Stored data entries
───
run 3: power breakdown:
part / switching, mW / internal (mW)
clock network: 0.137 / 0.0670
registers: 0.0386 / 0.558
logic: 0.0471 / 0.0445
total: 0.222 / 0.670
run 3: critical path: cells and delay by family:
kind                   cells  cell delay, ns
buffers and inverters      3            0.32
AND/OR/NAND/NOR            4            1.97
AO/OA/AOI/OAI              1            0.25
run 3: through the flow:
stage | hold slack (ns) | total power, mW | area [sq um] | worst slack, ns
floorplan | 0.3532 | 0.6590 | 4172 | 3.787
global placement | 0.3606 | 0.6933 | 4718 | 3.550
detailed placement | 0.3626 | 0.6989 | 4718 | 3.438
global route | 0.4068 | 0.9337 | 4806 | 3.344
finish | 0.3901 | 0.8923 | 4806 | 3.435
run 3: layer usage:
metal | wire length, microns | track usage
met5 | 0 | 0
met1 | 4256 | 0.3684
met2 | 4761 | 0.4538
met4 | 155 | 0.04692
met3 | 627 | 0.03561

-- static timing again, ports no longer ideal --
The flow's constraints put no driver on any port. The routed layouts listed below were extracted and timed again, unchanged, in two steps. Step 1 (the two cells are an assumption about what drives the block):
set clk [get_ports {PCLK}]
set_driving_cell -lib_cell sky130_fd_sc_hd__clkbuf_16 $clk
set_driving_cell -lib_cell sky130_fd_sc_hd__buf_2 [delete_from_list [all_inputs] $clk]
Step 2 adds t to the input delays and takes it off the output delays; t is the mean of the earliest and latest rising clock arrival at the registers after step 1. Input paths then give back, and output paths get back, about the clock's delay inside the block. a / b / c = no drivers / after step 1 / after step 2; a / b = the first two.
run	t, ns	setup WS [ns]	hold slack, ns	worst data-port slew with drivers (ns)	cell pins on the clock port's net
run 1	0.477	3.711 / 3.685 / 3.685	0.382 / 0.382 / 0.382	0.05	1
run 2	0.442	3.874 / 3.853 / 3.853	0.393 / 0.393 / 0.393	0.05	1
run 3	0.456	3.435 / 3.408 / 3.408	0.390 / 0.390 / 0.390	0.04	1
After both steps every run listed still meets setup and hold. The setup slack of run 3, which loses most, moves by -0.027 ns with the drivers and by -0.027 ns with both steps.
───
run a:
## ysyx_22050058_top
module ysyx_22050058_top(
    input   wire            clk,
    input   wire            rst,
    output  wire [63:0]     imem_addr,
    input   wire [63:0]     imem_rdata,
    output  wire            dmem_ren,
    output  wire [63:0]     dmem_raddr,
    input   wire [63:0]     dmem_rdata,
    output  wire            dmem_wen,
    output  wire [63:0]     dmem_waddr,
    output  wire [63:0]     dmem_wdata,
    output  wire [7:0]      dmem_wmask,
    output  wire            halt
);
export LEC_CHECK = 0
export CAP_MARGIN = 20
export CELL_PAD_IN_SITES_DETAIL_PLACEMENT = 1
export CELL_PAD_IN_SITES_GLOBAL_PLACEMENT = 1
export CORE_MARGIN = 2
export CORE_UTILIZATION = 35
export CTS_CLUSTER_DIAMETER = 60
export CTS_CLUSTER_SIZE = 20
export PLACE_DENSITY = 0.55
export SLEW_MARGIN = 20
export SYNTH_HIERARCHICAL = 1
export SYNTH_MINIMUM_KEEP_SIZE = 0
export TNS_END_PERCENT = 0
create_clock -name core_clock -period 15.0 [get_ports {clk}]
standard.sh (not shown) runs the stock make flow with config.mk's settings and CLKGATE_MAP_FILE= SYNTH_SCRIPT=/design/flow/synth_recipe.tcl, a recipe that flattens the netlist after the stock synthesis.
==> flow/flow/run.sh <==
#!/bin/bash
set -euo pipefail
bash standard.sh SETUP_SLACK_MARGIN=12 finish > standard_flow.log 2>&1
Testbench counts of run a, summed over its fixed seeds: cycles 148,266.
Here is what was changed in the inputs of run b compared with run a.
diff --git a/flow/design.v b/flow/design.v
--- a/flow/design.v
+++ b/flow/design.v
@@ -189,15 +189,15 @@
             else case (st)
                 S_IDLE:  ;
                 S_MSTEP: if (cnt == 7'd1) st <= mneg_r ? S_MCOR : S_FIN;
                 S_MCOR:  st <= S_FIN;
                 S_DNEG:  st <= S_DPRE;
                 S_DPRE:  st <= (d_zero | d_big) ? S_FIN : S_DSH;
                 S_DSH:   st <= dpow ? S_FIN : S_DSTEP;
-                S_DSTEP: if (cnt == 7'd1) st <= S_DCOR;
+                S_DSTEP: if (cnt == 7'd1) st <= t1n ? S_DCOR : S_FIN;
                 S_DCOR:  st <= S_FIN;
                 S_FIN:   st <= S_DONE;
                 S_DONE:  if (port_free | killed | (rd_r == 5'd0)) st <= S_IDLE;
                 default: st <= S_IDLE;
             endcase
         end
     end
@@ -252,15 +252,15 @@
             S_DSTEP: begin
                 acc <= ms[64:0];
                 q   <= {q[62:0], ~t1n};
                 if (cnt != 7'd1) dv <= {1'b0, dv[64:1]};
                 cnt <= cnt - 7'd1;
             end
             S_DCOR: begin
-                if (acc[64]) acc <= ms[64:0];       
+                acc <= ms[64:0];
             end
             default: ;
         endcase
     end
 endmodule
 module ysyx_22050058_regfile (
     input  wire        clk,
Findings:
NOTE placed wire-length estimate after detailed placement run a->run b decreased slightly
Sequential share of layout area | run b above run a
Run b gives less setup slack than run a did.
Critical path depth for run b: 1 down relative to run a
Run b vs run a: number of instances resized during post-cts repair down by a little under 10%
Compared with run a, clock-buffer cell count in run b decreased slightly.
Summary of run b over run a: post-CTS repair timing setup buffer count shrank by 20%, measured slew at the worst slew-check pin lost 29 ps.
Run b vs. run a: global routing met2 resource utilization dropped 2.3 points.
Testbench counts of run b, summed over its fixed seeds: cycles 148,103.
───
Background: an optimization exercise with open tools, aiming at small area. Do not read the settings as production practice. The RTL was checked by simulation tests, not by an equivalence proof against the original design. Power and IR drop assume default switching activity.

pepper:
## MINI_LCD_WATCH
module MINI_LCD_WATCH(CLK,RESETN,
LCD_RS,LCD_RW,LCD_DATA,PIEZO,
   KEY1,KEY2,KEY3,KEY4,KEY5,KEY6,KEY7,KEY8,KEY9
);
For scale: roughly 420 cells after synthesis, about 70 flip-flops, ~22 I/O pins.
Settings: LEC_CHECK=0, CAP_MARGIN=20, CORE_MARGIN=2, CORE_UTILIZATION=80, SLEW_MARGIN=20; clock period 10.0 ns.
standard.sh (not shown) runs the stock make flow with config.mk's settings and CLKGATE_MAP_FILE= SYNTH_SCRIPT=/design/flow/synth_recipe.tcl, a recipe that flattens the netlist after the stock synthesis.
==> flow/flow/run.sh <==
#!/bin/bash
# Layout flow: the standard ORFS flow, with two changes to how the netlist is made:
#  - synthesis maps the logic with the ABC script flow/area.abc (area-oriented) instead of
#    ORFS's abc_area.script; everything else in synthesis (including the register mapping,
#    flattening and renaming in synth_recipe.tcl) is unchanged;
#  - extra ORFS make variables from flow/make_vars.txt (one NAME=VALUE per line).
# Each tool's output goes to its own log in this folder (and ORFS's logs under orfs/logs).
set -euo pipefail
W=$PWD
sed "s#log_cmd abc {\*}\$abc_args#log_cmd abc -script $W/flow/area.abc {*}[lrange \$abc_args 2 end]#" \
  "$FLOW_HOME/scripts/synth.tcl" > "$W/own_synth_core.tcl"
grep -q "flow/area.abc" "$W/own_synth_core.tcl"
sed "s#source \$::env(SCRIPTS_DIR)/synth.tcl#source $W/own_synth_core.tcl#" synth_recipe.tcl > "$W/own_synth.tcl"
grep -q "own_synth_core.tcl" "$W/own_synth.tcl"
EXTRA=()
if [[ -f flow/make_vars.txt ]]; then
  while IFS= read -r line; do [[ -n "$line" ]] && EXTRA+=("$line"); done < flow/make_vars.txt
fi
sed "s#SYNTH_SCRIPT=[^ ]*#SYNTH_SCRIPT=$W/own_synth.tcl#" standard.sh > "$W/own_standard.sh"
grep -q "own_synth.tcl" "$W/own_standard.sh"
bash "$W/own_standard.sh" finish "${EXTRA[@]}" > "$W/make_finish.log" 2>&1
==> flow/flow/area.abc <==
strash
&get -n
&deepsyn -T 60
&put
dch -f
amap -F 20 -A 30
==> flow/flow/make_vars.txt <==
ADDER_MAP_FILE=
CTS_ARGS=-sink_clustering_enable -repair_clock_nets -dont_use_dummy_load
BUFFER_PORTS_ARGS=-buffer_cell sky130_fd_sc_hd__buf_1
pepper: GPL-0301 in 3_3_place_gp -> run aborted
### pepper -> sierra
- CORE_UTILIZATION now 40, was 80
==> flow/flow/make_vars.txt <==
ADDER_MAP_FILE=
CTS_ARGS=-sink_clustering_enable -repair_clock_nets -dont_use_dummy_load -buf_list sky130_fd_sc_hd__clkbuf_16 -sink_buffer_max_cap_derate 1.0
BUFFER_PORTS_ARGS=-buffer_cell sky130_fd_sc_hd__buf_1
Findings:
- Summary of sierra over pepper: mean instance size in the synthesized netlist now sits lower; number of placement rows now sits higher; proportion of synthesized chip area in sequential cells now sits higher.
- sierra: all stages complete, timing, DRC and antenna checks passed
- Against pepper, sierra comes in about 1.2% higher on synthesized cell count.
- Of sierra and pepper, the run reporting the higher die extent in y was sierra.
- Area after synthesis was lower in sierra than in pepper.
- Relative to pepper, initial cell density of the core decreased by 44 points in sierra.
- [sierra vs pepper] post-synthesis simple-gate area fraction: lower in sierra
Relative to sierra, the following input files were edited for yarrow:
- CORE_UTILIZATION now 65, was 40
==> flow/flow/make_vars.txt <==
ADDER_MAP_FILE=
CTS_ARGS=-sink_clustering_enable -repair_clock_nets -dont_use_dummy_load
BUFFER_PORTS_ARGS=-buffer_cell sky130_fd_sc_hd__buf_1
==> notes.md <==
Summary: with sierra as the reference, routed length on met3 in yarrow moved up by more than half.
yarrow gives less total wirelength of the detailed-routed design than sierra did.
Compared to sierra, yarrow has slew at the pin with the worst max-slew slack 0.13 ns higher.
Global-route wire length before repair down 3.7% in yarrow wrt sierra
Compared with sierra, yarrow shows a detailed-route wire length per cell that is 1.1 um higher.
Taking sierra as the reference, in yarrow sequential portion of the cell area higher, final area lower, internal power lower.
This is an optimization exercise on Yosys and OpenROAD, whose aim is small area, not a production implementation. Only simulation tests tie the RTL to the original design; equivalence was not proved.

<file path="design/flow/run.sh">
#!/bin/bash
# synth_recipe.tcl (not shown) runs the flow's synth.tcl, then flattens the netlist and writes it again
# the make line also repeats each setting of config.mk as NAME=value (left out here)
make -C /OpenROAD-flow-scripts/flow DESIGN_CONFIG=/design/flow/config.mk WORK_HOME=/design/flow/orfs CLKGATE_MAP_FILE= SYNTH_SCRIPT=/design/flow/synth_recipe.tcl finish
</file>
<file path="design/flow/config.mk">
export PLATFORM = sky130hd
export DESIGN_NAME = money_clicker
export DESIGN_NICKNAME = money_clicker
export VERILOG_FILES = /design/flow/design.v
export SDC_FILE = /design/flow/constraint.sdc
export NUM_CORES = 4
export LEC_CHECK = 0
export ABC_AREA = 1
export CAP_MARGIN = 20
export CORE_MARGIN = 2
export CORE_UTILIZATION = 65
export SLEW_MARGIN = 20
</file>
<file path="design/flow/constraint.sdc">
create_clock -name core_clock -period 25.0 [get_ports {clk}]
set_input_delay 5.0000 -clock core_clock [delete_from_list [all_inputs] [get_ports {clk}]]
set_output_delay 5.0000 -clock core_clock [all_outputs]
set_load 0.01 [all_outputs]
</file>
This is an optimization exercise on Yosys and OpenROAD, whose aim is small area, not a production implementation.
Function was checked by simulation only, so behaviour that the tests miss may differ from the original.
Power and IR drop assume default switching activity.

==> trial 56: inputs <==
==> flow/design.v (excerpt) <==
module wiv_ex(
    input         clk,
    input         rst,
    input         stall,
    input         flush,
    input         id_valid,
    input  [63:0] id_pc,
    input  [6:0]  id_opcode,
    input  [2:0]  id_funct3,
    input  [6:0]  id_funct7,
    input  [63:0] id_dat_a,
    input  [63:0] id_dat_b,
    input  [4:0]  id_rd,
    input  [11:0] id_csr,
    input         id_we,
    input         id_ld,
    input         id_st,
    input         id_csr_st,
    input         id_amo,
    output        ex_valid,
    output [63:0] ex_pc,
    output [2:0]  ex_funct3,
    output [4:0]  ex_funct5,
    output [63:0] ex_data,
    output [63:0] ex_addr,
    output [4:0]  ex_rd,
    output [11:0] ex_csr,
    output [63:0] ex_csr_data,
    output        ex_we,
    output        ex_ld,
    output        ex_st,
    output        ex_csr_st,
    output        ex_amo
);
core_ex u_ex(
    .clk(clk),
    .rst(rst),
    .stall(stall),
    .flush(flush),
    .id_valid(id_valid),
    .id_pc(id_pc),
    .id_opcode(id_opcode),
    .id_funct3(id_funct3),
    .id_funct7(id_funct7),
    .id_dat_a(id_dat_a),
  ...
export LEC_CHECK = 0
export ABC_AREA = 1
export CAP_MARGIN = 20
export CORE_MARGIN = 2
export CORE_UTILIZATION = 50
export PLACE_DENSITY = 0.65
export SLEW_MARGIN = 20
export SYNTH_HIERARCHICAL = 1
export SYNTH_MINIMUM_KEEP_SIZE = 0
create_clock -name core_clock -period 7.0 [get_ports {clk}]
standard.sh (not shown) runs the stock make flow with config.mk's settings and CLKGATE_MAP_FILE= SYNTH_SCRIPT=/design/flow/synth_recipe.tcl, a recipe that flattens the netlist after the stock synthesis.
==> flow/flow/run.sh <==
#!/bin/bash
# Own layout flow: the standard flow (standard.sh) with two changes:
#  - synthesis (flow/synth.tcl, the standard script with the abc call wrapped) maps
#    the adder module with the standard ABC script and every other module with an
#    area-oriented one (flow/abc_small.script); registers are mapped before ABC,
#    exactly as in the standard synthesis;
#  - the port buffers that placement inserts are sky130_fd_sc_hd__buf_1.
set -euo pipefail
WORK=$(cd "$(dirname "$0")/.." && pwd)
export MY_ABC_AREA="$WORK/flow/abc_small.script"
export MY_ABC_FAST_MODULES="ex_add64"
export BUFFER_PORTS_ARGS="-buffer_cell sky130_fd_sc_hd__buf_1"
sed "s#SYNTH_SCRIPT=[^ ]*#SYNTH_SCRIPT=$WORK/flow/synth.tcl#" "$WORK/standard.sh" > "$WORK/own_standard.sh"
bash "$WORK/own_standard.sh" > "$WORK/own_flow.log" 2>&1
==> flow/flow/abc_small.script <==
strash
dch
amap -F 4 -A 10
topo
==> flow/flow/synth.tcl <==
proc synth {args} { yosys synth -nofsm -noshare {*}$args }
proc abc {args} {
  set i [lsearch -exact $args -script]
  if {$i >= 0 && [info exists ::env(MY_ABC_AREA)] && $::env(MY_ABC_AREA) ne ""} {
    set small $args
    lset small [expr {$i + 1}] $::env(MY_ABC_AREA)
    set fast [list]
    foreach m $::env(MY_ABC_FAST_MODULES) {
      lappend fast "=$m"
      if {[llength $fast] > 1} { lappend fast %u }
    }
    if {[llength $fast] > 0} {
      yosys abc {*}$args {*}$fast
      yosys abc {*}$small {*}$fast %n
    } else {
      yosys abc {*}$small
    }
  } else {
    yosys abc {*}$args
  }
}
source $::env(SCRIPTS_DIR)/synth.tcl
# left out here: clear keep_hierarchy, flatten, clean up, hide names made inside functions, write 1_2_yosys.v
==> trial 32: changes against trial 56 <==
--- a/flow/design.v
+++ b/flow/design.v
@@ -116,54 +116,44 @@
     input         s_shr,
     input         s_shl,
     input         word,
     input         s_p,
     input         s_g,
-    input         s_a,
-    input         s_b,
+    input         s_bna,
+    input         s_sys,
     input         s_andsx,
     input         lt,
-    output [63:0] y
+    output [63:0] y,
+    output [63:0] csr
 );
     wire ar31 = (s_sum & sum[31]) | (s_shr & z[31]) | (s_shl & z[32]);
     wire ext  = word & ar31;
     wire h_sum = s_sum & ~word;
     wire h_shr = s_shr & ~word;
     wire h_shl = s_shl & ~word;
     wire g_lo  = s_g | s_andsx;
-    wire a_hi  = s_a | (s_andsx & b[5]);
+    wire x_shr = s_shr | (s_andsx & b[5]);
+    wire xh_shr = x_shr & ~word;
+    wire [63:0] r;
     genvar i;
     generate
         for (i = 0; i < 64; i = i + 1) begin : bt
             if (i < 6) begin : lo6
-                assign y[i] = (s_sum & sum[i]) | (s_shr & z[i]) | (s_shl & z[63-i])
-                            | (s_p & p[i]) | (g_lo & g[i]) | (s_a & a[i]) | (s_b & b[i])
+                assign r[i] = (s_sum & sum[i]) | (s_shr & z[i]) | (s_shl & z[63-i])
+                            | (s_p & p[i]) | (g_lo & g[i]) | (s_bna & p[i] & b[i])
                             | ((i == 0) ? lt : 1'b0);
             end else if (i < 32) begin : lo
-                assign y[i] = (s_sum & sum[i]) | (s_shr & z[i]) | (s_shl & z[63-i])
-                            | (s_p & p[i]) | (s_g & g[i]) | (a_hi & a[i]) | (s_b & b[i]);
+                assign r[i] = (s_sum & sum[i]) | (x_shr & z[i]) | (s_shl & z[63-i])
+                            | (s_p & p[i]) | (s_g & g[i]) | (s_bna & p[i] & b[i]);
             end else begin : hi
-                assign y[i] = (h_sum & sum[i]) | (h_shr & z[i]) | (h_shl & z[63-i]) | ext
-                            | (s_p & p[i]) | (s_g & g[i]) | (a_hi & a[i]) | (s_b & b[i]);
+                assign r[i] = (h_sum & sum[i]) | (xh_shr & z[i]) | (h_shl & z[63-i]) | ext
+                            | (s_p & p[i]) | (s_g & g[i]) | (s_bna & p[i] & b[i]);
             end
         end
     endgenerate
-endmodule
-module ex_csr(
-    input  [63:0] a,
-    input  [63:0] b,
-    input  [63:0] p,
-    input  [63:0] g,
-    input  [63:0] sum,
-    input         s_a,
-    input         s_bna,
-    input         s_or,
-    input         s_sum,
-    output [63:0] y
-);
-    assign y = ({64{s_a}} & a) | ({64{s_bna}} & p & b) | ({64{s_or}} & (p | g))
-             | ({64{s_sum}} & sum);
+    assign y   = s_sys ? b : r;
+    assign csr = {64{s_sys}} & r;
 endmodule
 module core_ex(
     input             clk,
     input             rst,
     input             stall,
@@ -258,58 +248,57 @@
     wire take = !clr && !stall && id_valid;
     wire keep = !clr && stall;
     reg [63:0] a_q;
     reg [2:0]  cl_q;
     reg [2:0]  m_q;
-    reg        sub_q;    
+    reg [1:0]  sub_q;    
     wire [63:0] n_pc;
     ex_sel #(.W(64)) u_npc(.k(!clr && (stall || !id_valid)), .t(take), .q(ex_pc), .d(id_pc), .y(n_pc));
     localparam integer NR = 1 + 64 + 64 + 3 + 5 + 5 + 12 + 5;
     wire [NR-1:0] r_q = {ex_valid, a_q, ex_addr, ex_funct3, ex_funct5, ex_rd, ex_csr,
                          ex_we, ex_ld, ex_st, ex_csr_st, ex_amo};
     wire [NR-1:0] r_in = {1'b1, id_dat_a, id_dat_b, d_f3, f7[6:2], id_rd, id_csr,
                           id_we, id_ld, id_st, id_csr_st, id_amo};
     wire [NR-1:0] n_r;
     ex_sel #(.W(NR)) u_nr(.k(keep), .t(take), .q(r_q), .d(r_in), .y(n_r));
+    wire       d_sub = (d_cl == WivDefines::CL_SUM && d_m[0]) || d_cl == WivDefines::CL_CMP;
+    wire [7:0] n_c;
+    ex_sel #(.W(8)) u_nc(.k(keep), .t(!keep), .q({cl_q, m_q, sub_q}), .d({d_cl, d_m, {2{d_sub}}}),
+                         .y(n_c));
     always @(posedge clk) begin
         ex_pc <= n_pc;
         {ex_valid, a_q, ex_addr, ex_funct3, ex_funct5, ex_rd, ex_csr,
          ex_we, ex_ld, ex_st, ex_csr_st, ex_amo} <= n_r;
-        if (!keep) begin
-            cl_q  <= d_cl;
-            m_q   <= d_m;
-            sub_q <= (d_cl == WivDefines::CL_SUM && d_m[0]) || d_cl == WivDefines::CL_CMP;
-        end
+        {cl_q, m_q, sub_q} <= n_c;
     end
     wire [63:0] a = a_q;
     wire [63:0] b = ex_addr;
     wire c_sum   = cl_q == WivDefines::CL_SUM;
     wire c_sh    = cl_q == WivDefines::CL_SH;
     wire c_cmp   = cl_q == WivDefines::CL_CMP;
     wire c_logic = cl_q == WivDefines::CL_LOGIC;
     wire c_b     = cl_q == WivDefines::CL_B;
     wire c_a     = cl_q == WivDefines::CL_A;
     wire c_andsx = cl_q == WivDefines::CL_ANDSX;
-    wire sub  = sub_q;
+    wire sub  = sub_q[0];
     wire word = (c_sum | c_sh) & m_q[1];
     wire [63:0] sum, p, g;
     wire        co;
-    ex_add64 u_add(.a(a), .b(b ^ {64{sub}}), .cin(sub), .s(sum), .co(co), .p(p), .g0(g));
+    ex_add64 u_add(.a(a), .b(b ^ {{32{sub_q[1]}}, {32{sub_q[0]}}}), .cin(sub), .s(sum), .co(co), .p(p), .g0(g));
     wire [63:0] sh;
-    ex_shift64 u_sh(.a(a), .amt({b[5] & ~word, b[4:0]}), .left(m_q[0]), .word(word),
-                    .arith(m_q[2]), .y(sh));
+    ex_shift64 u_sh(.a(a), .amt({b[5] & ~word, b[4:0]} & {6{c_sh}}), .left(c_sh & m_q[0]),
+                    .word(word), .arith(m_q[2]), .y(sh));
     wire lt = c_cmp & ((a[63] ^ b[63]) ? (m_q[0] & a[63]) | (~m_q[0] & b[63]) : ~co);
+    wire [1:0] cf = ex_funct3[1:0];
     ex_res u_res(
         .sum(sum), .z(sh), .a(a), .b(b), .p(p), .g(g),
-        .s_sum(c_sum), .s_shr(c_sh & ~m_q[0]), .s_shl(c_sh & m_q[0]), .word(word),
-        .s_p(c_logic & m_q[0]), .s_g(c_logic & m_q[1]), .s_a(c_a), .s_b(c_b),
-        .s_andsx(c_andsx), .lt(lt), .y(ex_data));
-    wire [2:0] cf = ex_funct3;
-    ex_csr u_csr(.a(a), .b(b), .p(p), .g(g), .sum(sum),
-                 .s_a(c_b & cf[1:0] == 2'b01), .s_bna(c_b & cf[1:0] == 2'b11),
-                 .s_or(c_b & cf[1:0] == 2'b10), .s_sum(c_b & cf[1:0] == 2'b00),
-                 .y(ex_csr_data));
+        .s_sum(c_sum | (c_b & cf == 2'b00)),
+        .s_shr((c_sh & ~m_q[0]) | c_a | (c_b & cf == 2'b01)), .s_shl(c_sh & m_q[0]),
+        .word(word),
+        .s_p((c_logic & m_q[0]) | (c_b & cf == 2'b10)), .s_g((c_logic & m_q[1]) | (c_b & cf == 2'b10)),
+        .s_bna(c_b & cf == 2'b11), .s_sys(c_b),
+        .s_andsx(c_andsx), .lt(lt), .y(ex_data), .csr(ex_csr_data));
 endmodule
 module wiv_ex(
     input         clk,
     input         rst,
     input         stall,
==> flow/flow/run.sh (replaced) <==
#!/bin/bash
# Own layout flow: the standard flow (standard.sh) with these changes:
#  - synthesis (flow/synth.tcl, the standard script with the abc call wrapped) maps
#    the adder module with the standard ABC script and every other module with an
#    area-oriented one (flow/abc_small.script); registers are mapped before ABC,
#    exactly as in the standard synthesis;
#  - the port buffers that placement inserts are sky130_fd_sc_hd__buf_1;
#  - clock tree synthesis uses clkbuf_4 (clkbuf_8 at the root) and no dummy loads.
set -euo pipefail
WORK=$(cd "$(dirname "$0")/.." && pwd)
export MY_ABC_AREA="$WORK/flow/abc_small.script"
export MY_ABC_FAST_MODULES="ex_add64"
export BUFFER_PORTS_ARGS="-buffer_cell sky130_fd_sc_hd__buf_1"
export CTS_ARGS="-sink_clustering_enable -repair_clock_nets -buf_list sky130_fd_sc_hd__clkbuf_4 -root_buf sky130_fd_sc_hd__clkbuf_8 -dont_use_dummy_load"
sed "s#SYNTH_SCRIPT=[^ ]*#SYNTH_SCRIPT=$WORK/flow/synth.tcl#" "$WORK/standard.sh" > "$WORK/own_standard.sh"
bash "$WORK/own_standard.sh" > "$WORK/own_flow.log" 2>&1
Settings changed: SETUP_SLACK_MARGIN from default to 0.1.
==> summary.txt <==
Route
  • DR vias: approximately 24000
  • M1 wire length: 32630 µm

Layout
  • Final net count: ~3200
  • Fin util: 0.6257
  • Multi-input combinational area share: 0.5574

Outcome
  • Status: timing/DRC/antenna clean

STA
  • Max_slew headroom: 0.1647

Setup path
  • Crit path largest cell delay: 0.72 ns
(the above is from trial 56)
───
Assignment → Using the entries above, return exactly the lines from the line with "Run b gives less setup slack than run a did." to the line with "Compared with run a, clock-buffer", counting both of those lines.

Answer area →
Run b gives less setup slack than run a did.
Critical path depth for run b: 1 down relative to run a
Run b vs run a: number of instances resized during post-cts repair down by a little under 10%
Compared with run a, clock-buffer cell count in run b decreased slightly.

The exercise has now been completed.